(Given records)
This is an optimization exercise on Yosys and OpenROAD, whose aim is small area, a short achievable clock period and few clock cycles, not a production implementation. Only simulation tests tie the RTL to the original design; equivalence was not proved.

Setup of job 101:
// stepstick_motion
module stepstick_motion (
    input  wire        clk,
    input  wire        rst,           
    input  wire        cmd_valid,
    output wire        cmd_ready,
    input  wire [1:0]  cmd_op,
    input  wire [31:0] cmd_arg,
    output reg         rsp_valid,
    output wire [7:0]  rsp_status,
    output wire [47:0] rsp_data
);
For scale: about 3300 cells after synthesis, about 210 flip-flops, ~95 I/O pins.
==> flow/config.mk <==
export PLATFORM = sky130hd
export DESIGN_NAME = stepstick_motion
export DESIGN_NICKNAME = stepstick_motion
export VERILOG_FILES = /design/flow/design.v
export SDC_FILE = /design/flow/constraint.sdc
export NUM_CORES = 4
export LEC_CHECK = 0
export CAP_MARGIN = 20
export CORE_MARGIN = 2
export CORE_UTILIZATION = 50
export PLACE_DENSITY = 0.7
export SETUP_SLACK_MARGIN = 2.5
export SLEW_MARGIN = 20
==> flow/constraint.sdc <==
create_clock -name core_clock -period 7.0 [get_ports {clk}]
set_input_delay 1.4000 -clock core_clock [delete_from_list [all_inputs] [get_ports {clk}]]
set_output_delay 1.4000 -clock core_clock [all_outputs]
set_load 0.01 [all_outputs]
run.sh (not shown) runs the stock make flow with config.mk's settings and CLKGATE_MAP_FILE= SYNTH_SCRIPT=/design/flow/synth_recipe.tcl, a recipe that flattens the netlist after the stock synthesis.
Job 101 has completed all stages; timing, DRC and antenna checks passed.
Testbench counts of job 101, summed over its fixed seeds: cycles 26,747.
--- input diff job 101..job 102 ---
- swapping 2.5 for 3.0 in SETUP_SLACK_MARGIN
- swapping 0.7 for 0.6 in PLACE_DENSITY
- swapping 50 for 40 in CORE_UTILIZATION
[summary]
- Result for job 101 and job 102: all clean
- In job 102, the site row count came out 12% above the value in job 101.
- Status: final worst hold slack parity (job 102, job 101)
- Re achievable frequency: job 101 was lower than job 102.
The following lists how job 103 was set up differently from job 102:
- changing SETUP_SLACK_MARGIN from 3.0 to 2.5
- changing PLACE_DENSITY from 0.6 to 0.7
- setting TNS_END_PERCENT to 5 for the first time
- changing CORE_UTILIZATION from 40 to 50
Job 103 did not stop at any stage, and its layout met the timing, design-rule and antenna checks. Delay of the slowest cell on the worst path for job 103: 0.13 ns down relative to job 102. Re number of DRC markers after the initial detailed-route iteration: job 102 and job 103 aren't equal, and the lower value belongs to job 103. Maximum clock frequency delta for job 103 relative to job 102: 1.8% lower. Job 103 vs job 102: headroom to the max-slew limit down. [job 103 vs job 102] shortest clock period the worst path allows after layout: higher in job 103. The arrival time of data at the critical path endpoint in job 103 sits 0.08 ns above the value recorded for job 102.
### job 103 -> job 104
- a change of PLACE_DENSITY from 0.7 to 0.75
- a change of CORE_UTILIZATION from 50 to 60
- a deleted TNS_END_PERCENT that had been 5
### Flow results
Job 104 ends up with a well-tap cell count that is 104 lower than in job 103.
The buffer count excluding the clock tree in the final layout of job 104 exceeds that of job 103 by about 3.5%.
Job 104: largest stage delay on the critical path 0.10 ns above job 103
Summary of job 104 over job 103: setup slack moved down, number of clock buffers in the layout went up, number of filler instances in the final layout fell by 1317, clock latency on the worst-skew pair now smaller, worst slack at placement now larger.
Horizontal extent of the die in job 104 is about 9% lower than in job 103
Compared with job 103, job 104 shows a lower area overhead of the layout relative to synthesis.

stepstick_motion, a different RTL version from the one above (not shown whole).
For scale: ~95 I/O pins, roughly 29,000 sq um of cells after synthesis.
==> flow/design.v (excerpt) <==
module stepstick_motion (
    input  wire        clk,
    input  wire        rst,           
    input  wire        cmd_valid,
    output wire        cmd_ready,
    input  wire [1:0]  cmd_op,
    input  wire [31:0] cmd_arg,
    output reg         rsp_valid,
    output wire [7:0]  rsp_status,
    output wire [47:0] rsp_data
);
clock: 7.0 ns
lec_check: 0
abc_area: 1
cap_margin: 30
core_margin: 2
core_utilization: 50
place_density: 0.7
setup_slack_margin: 3.0
slew_margin: 30
The first run produced a clean layout.
Testbench counts at the start, summed over its fixed seeds: cycles 26,747.
Edit:
- SETUP_SLACK_MARGIN: 3.0 -> 3.5
- wire length rises by 2.7%
- worst setup slack degrades by 59 ps
- area after synthesis is unchanged
- synthesized cell count is unchanged
- fmax falls by 1.5%
- cell area rises by 8.1%
Edit:
- SETUP_SLACK_MARGIN: 3.5 -> 2.5
After rerunning: The changed run passed the timing, design-rule and antenna checks; routed wire length goes down by 6.4%; clock skew goes up by 15 ps; cell count goes down by 3.1%; non-clock buffer count goes down by 153; core utilization goes down by 6.7 points.

[separate check: timing with driven ports]
How much do the figures lean on ideal ports? The routed layouts below were timed once more, with nothing changed but the port constraints. Step 1: set_driving_cell puts a clkbuf_16 on clk and a buf_2 on each other input, an assumption about the parent block. Step 2, shift: input delay + t, output delay - t, t = (earliest + latest rising clock arrival at the registers) / 2. This alone moves slack from input paths to output paths. Slacks: no drivers / after step 1 / after step 2; pairs: no drivers / after step 1.
| run | t (ns) | setup WS [ns] | worst hold slack (ns) | worst slew at a driven data input, ns | pins driven straight from the clock port |
|---|---|---|---|---|---|
| job 101 | 0.653 | 2.506 / 2.506 / 2.506 | 0.519 / 0.519 / 0.519 | 0.07 | 1 |
| job 102 | 0.640 | 2.537 / 2.537 / 2.537 | 0.520 / 0.520 / 0.520 | 0.05 | 1 |
| job 103 | 0.671 | 2.456 / 2.456 / 2.456 | 0.546 / 0.546 / 0.546 | 0.08 | 1 |
| job 104 | 0.643 | 2.416 / 2.416 / 2.416 | 0.529 / 0.529 / 0.529 | 0.05 | 1 |
| the first run of note 2 | 0.663 | 3.048 / 3.048 / 2.610 | 0.476 / 0.476 / 0.476 | 0.08 | 1 |
| the second run of note 2 | 0.636 | 2.989 / 2.989 / 2.989 | 0.474 / 0.474 / 0.474 | 0.06 | 1 |
| the third run of note 2 | 0.661 | 2.629 / 2.629 / 2.562 | 0.475 / 0.475 / 0.475 | 0.07 | 1 |
After both steps setup and hold are still met in every run listed. For the first run of note 2, which loses most, drivers alone change the setup slack by 0.000 ns; drivers and shift together by -0.438 ns.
(End Given records)
About this task —
Please count the lines of the entries above that include "pins" and give only the total.

Reply to the exercise —
3